As with the 42s, the image immediately looks very natural in terms of colour, and impressively bright. That little bit of extra as regards the size of the objective lenses (compared to the more common 32mm) makes a difference, especially in low light conditions. Contrast and resolution are both excellent, and chromatic aberration (colour fringing) is kept to a minimum, although it did take me a while to find my preferred position – get it wrong and you might see some chromatic aberration, or a halo effect at the edge of the image. But it’s really just a question of taking a while to set the binoculars up, because once you do, the problems very quickly disappear. Field of view (140m@1000m) feels impressively wide, with the image remaining sharp close to the edges. Perhaps the depth of field felt a little shallow, although it was never a problem as the focussing was extremely user-friendly.
The eyecups (twist-up, twist-down, with three positions) were comfortable in extended use.

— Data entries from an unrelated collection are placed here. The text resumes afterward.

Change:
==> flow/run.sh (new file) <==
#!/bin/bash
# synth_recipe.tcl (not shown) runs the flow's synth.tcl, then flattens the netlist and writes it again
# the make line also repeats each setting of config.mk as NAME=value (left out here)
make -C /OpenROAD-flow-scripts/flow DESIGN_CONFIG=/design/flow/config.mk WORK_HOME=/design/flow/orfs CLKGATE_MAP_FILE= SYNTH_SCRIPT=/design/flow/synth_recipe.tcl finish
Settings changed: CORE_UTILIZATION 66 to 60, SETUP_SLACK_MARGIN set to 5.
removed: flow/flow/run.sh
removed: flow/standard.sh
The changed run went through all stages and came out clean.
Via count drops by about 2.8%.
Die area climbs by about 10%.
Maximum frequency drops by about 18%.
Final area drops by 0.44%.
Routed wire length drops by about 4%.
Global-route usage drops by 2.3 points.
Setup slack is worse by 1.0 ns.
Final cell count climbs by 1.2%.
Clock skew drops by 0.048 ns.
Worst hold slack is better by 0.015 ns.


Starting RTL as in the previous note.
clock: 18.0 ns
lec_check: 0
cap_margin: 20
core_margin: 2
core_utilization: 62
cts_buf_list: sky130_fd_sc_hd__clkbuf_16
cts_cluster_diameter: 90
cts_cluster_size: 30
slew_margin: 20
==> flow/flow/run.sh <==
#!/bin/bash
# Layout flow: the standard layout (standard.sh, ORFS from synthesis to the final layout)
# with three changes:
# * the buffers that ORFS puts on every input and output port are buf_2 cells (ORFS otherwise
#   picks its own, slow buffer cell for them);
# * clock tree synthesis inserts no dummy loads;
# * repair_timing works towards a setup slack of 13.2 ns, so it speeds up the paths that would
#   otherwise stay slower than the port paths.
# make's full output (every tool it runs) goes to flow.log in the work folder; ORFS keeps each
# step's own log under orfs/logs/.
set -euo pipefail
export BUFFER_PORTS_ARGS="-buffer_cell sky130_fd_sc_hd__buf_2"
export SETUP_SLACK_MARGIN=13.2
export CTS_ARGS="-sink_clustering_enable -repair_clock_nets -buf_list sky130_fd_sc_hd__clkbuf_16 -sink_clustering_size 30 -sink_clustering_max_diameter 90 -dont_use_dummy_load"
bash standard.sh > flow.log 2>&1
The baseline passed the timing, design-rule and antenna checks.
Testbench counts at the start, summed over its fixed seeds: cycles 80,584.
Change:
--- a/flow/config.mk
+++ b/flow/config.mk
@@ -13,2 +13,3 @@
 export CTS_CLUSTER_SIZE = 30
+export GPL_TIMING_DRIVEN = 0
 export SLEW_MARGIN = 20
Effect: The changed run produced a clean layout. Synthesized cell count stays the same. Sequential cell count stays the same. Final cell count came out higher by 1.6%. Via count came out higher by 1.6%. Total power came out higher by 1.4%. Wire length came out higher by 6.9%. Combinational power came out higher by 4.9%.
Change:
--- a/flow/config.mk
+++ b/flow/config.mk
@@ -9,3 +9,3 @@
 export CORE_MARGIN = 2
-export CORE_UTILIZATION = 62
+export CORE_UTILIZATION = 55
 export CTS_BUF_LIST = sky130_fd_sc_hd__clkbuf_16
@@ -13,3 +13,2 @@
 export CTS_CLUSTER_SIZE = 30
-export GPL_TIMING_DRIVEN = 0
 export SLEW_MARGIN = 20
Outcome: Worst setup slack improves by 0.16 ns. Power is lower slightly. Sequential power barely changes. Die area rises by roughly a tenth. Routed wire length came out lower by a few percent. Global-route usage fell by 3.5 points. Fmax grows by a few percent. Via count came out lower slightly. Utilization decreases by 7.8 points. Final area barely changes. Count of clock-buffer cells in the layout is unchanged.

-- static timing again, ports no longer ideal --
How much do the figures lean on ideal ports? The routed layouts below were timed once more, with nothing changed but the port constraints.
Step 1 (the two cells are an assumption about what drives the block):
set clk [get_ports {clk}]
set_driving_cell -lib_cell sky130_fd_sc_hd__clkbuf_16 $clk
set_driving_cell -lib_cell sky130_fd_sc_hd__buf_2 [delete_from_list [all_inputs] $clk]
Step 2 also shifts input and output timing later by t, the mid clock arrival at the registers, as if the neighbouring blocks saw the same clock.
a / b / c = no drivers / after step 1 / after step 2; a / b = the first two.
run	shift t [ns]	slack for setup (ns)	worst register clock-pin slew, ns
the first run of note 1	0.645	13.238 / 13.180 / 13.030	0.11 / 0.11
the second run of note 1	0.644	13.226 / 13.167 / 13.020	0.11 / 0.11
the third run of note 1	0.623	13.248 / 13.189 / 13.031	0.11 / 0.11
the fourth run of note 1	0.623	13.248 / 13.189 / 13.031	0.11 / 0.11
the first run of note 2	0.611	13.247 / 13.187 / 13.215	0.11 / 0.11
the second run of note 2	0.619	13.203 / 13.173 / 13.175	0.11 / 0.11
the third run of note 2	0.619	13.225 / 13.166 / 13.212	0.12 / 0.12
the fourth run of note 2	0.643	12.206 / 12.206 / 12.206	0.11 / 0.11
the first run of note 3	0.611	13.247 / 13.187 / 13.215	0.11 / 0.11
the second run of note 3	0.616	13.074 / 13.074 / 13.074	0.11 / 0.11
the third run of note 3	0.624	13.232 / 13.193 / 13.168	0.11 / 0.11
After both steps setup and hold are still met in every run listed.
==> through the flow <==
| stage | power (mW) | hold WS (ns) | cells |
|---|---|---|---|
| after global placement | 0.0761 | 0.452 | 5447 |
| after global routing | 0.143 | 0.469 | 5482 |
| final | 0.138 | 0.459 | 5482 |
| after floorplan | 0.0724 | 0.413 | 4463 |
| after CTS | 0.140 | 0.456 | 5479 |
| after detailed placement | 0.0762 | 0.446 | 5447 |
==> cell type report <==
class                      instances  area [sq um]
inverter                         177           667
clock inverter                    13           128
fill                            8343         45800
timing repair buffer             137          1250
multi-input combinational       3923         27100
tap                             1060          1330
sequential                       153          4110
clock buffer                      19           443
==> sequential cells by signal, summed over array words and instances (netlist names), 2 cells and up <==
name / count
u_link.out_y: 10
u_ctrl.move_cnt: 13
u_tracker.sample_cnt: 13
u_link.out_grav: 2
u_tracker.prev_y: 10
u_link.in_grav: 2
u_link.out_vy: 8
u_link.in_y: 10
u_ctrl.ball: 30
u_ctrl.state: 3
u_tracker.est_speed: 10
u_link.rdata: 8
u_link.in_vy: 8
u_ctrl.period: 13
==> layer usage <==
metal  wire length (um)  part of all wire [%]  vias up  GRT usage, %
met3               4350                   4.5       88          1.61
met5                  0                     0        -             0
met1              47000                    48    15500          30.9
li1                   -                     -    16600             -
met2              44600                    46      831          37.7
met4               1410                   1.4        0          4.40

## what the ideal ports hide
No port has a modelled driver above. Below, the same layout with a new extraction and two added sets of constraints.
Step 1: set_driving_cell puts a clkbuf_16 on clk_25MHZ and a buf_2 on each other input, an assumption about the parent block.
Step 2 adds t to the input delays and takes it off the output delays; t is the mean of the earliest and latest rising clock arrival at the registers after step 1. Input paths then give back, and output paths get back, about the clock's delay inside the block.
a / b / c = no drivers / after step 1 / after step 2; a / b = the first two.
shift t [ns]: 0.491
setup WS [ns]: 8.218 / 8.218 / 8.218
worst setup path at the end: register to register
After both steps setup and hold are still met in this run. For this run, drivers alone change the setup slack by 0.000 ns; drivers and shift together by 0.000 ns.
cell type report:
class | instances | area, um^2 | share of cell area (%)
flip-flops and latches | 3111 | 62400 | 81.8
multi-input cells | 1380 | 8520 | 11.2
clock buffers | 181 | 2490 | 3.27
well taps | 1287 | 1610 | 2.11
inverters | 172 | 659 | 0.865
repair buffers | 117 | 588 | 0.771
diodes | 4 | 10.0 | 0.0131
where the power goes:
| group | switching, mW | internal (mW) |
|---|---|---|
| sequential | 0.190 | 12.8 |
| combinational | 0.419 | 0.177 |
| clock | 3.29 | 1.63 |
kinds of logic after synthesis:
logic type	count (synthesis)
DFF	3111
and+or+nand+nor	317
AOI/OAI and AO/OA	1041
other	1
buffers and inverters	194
Background: an optimization exercise with open tools, aiming at small area. Do not read the settings as production practice. Only simulation tests tie the RTL to the original design; equivalence was not proved. Power figures rest on the tool's default switching activity, not on a simulated workload.

==> flow/design.v <==
module vec_mem_sequencer #(
  parameter int unsigned ADDR_W = 9,
  parameter int unsigned MEM_W  = 32,
  parameter int unsigned LANES  = 32,
  parameter int unsigned LANE_W = 16,
  parameter int unsigned NREQ   = 4
) (
  input  logic                      clk,
  input  logic                      rst_n,
  input  logic [NREQ-1:0]           ld_req,
  input  logic [NREQ*ADDR_W-1:0]    ld_idx,
  input  logic                      st_req,
  input  logic [ADDR_W-1:0]         st_idx,
  input  logic [LANES*LANE_W-1:0]   st_data,
  output logic [NREQ-1:0]           ld_grant,
  output logic [NREQ-1:0]           ld_done,
  output logic [LANES*LANE_W-1:0]   ld_data,
  output logic                      st_done,
  output logic                      err,
  output logic                      busy,
  output logic [ADDR_W-1:0]         mem_addr,
  output logic                      mem_we,
  output logic [MEM_W-1:0]          mem_wdata,
  input  logic [MEM_W-1:0]          mem_rdata
);
  localparam int unsigned PTR_W = 2;
  localparam int unsigned CNT_W = 5;
  localparam int unsigned VEC_W = LANES * LANE_W;
  localparam int unsigned BUF_W = VEC_W - LANE_W;
  logic [CNT_W-1:0]   cnt_q;
  logic [PTR_W-1:0]   ptr_q, pick;
  logic [ADDR_W-1:0]  pick_idx;
  logic [BUF_W-1:0]   buf_q;
  logic [VEC_W-1:0]   ldn_q;
  logic               ldz_q;
  logic [NREQ-1:0]    ld_grant_q, ld_done_q;
  logic               idle_q, hold_q;
  logic               lacc_q, drain_q, st_done_q, err_q, busy_q, mem_we_q;
  logic [ADDR_W-1:0]  mem_addr_q;
  logic [LANE_W-1:0]  wlane_q;
  logic arb, acc, last, st_ok, ld_ok, st_acc, ld_acc;
  always_comb begin
    pick = ptr_q;
    for (int i = NREQ - 1; i >= 0; i--)
      if (ld_req[PTR_W'(32'(ptr_q) + 32'(i))]) pick = PTR_W'(32'(ptr_q) + 32'(i));
    pick_idx = ld_idx[32'(pick)*ADDR_W +: ADDR_W];
  end
  assign arb    = !busy_q && !err_q;
  assign acc    = lacc_q || mem_we_q;
  assign last   = (cnt_q == CNT_W'(LANES-1));
  assign st_ok  = (st_idx <= ADDR_W'(512 - LANES));
  assign ld_ok  = (pick_idx <= ADDR_W'(512 - LANES));
  assign st_acc = arb && st_req && st_ok;
  assign ld_acc = arb && !st_req && (|ld_req) && ld_ok;
  logic [BUF_W-1:0] buf_d;
  for (genvar j = 0; j < LANES - 1; j++) begin : g_lane
    logic [LANE_W-1:0] src, st_l;
    assign st_l = st_data[(j+1)*LANE_W +: LANE_W];
    if (j == LANES - 2) begin : g_top
      assign src = mem_rdata[LANE_W-1:0];
    end else begin : g_mid
      assign src = buf_q[(j+1)*LANE_W +: LANE_W];
    end
    assign buf_d[j*LANE_W +: LANE_W] =
      ~(({LANE_W{idle_q}} | src) & ({LANE_W{busy_q}} | st_l));
  end
  logic [VEC_W-1:0] ld_new, ld_out;
  for (genvar k = 0; k < LANES; k++) begin : g_new
    if (k == LANES - 1) begin : g_rd
      assign ld_new[k*LANE_W +: LANE_W] = mem_rdata[LANE_W-1:0];
    end else if (k % 2 == 1) begin : g_odd
      assign ld_new[k*LANE_W +: LANE_W] = buf_q[k*LANE_W +: LANE_W];
    end else if (k == 0) begin : g_zero
      assign ld_new[k*LANE_W +: LANE_W] = ~buf_q[k*LANE_W +: LANE_W];
    end else begin : g_even
      assign ld_new[k*LANE_W +: LANE_W] = buf_d[(k-1)*LANE_W +: LANE_W];
    end
  end
  assign ld_out = ~(ldn_q | {VEC_W{ldz_q}});
  always_ff @(posedge clk) begin
    buf_q <= buf_d;
    ldn_q <= ~(({VEC_W{drain_q}} | ld_out) & ({VEC_W{hold_q}} | ld_new));
  end
  always_ff @(posedge clk or negedge rst_n) begin
    if (!rst_n) ldz_q <= 1'b1;
    else        ldz_q <= ldz_q && !drain_q;
  end
  always_ff @(posedge clk or negedge rst_n) begin
    if (!rst_n) begin
      cnt_q      <= '0;
      ptr_q      <= '0;
      ld_grant_q <= '0;
      ld_done_q  <= '0;
      lacc_q     <= 1'b0;
      drain_q    <= 1'b0;
      hold_q     <= 1'b1;
      idle_q     <= 1'b1;
      st_done_q  <= 1'b0;
      err_q      <= 1'b0;
      busy_q     <= 1'b0;
      mem_we_q   <= 1'b0;
      mem_addr_q <= '0;
      wlane_q    <= '0;
    end else begin
      cnt_q     <= acc ? cnt_q + CNT_W'(1) : '0;
      lacc_q    <= ld_acc || (lacc_q && !last);
      mem_we_q  <= st_acc || (mem_we_q && !last);
      drain_q   <= lacc_q && last;
      hold_q    <= !(lacc_q && last);
      st_done_q <= mem_we_q && last;
      ld_done_q <= drain_q ? ld_grant_q : '0;
      busy_q    <= st_acc || ld_acc || acc || drain_q;
      idle_q    <= !(st_acc || ld_acc || acc || drain_q);
      err_q     <= arb && (st_req ? !st_ok : (|ld_req && !ld_ok));
      if (busy_q)
        ld_grant_q <= (lacc_q || drain_q) ? ld_grant_q : '0;
      else
        ld_grant_q <= (arb && !st_req && |ld_req) ? NREQ'(1) << pick : '0;
      if (ld_acc) ptr_q <= pick + PTR_W'(1);
      if (st_acc)
        mem_addr_q <= st_idx;
      else if (ld_acc)
        mem_addr_q <= pick_idx;
      else if (acc && !last)
        mem_addr_q <= mem_addr_q + ADDR_W'(1);
      else
        mem_addr_q <= '0;
      if (st_acc)
        wlane_q <= st_data[LANE_W-1:0];
      else if (mem_we_q && !last)
        wlane_q <= buf_q[LANE_W-1:0] ^ {LANE_W{~cnt_q[0]}};
      else
        wlane_q <= '0;
    end
  end
  assign ld_grant  = ld_grant_q;
  assign ld_done   = ld_done_q;
  assign ld_data   = ld_out;
  assign st_done   = st_done_q;
  assign err       = err_q;
  assign busy      = busy_q;
  assign mem_addr  = mem_addr_q;
  assign mem_we    = mem_we_q;
  assign mem_wdata = {{(MEM_W-LANE_W){wlane_q[LANE_W-1]}}, wlane_q};
endmodule
export LEC_CHECK = 0
export CAP_MARGIN = 20
export CORE_AREA = 2 2 418 418
export DIE_AREA = 0 0 420 420
export SLEW_MARGIN = 20
create_clock -name core_clock -period 5.0 [get_ports {clk}]
standard.sh (not shown) runs the stock make flow with config.mk's settings and CLKGATE_MAP_FILE= SYNTH_SCRIPT=/design/flow/synth_recipe.tcl, a recipe that flattens the netlist after the stock synthesis.
==> flow/flow/run.sh <==
#!/bin/bash
# The standard layout with two changes to how it is made; synthesis runs unchanged.
# - buffer_ports: every input and output port still gets its own buffer, but the
#   buffer is sky130_fd_sc_hd__buf_1 instead of the cell buffer_ports picks.
# - clock tree: clkbuf_8 buffers, sinks clustered up to 16 per leaf buffer within
#   50 um, and no dummy loads.
set -euo pipefail
bash standard.sh synth > synth.log 2>&1
export BUFFER_PORTS_ARGS="-buffer_cell sky130_fd_sc_hd__buf_1"
export CTS_ARGS="-sink_clustering_enable -repair_clock_nets -buf_list {sky130_fd_sc_hd__clkbuf_8} -sink_clustering_size 16 -sink_clustering_max_diameter 50 -dont_use_dummy_load"
bash standard.sh finish > layout.log 2>&1
The starting point completed with no timing, DRC or antenna violations.
Then changed:
--- a/flow/design.v
+++ b/flow/design.v
@@ -30,10 +30,9 @@
   logic [CNT_W-1:0]   cnt_q;
   logic [PTR_W-1:0]   ptr_q, pick;
   logic [ADDR_W-1:0]  pick_idx;
   logic [BUF_W-1:0]   buf_q;
-  logic [VEC_W-1:0]   ldn_q;
-  logic               ldz_q;
+  logic [VEC_W-1:0]   ld_data_q;
   logic [NREQ-1:0]    ld_grant_q, ld_done_q;
   logic               idle_q, hold_q;
   logic               lacc_q, drain_q, st_done_q, err_q, busy_q, mem_we_q;
   logic [ADDR_W-1:0]  mem_addr_q;
@@ -63,9 +62,9 @@
     end
     assign buf_d[j*LANE_W +: LANE_W] =
       ~(({LANE_W{idle_q}} | src) & ({LANE_W{busy_q}} | st_l));
   end
-  logic [VEC_W-1:0] ld_new, ld_out;
+  logic [VEC_W-1:0] ld_new;
   for (genvar k = 0; k < LANES; k++) begin : g_new
     if (k == LANES - 1) begin : g_rd
       assign ld_new[k*LANE_W +: LANE_W] = mem_rdata[LANE_W-1:0];
     end else if (k % 2 == 1) begin : g_odd
@@ -75,16 +74,14 @@
     end else begin : g_even
       assign ld_new[k*LANE_W +: LANE_W] = buf_d[(k-1)*LANE_W +: LANE_W];
     end
   end
-  assign ld_out = ~(ldn_q | {VEC_W{ldz_q}});
   always_ff @(posedge clk) begin
     buf_q <= buf_d;
-    ldn_q <= ~(({VEC_W{drain_q}} | ld_out) & ({VEC_W{hold_q}} | ld_new));
   end
   always_ff @(posedge clk or negedge rst_n) begin
-    if (!rst_n) ldz_q <= 1'b1;
-    else        ldz_q <= ldz_q && !drain_q;
+    if (!rst_n) ld_data_q <= '0;
+    else        ld_data_q <= ({VEC_W{drain_q}} & ld_new) | ({VEC_W{hold_q}} & ld_data_q);
   end
   always_ff @(posedge clk or negedge rst_n) begin
     if (!rst_n) begin
       cnt_q      <= '0;
@@ -134,9 +131,9 @@
     end
   end
   assign ld_grant  = ld_grant_q;
   assign ld_done   = ld_done_q;
-  assign ld_data   = ld_out;
+  assign ld_data   = ld_data_q;
   assign st_done   = st_done_q;
   assign err       = err_q;
   assign busy      = busy_q;
   assign mem_addr  = mem_addr_q;
- wire length went up by 6.9%
- synthesized cell count decreases by 18%
- power goes up by 0.49%
- first-iteration DRC count went down by 7.6%
- maximum frequency came out higher by 12%
- critical path depth is higher by 7
- worst setup slack improved by 0.43 ns
- via count came out lower by 6.4%

-- separate check: timing with driven ports --
How much do the figures lean on ideal ports? The routed layouts below were timed once more, with nothing changed but the port constraints. Step 1, drivers: a clkbuf_16 drives clk and a buf_2 each remaining input, both assumed. Step 2 adds t to the input delays and takes it off the output delays; t is the mean of the earliest and latest rising clock arrival at the registers after step 1. Input paths then give back, and output paths get back, about the clock's delay inside the block. a / b / c = ideal / step 1 / step 2; a / b = the first two.
run | t (ns) | slack for setup (ns) | hold WS [ns] | worst setup path after step 2
the first run | 0.918 | 0.880 / 0.794 / 0.320 | 0.270 / 0.219 / 0.357 | input to register
the second run | 0.904 | 1.306 / 1.306 / 0.557 | 0.280 / 0.239 / 0.385 | input to register
After both steps every run listed still meets setup and hold. For the second run, which loses most, drivers alone change the setup slack by 0.000 ns; drivers and shift together by -0.749 ns.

The chunky focus wheel is excellent – at almost two fingers wide, and with a heavily ridged finish, it was very easy to handle even while wearing some pretty thick winter gloves. Focussing was precise and easy to find. The wheel takes almost 2.5 anti-clockwise turns from close focus to infinity, and travel was moderately stiff. The dioptre, on the right eyepiece, was click-stopped but not calibrated, was easy to set, and stayed in position while in use.
They feel great in the hand – light and compact, and easy to grip thanks to the textured rubber armour. The lack of bulk, compared to 8x42s, was noticeable in extended use. There are tethered, removable objective lens covers, a good neoprene strap, and a semi-solid, expandable case, all very functional and easy to use. The rainguard was a little difficult to remove quickly at times, but improved with use
As with the 8x42s, these are hugely impressive performers when you consider that they’ll cost you no more than £300. Your real decision is likely to be whether to go for this slightly unusual size, or the more regular 42s. Personally, I liked the balance they struck between lightness and compactness, and that bit of extra punch that 36mm gives you compared to a 32mm. A user-friendly, and pocket-friendly, alternative to the 42s.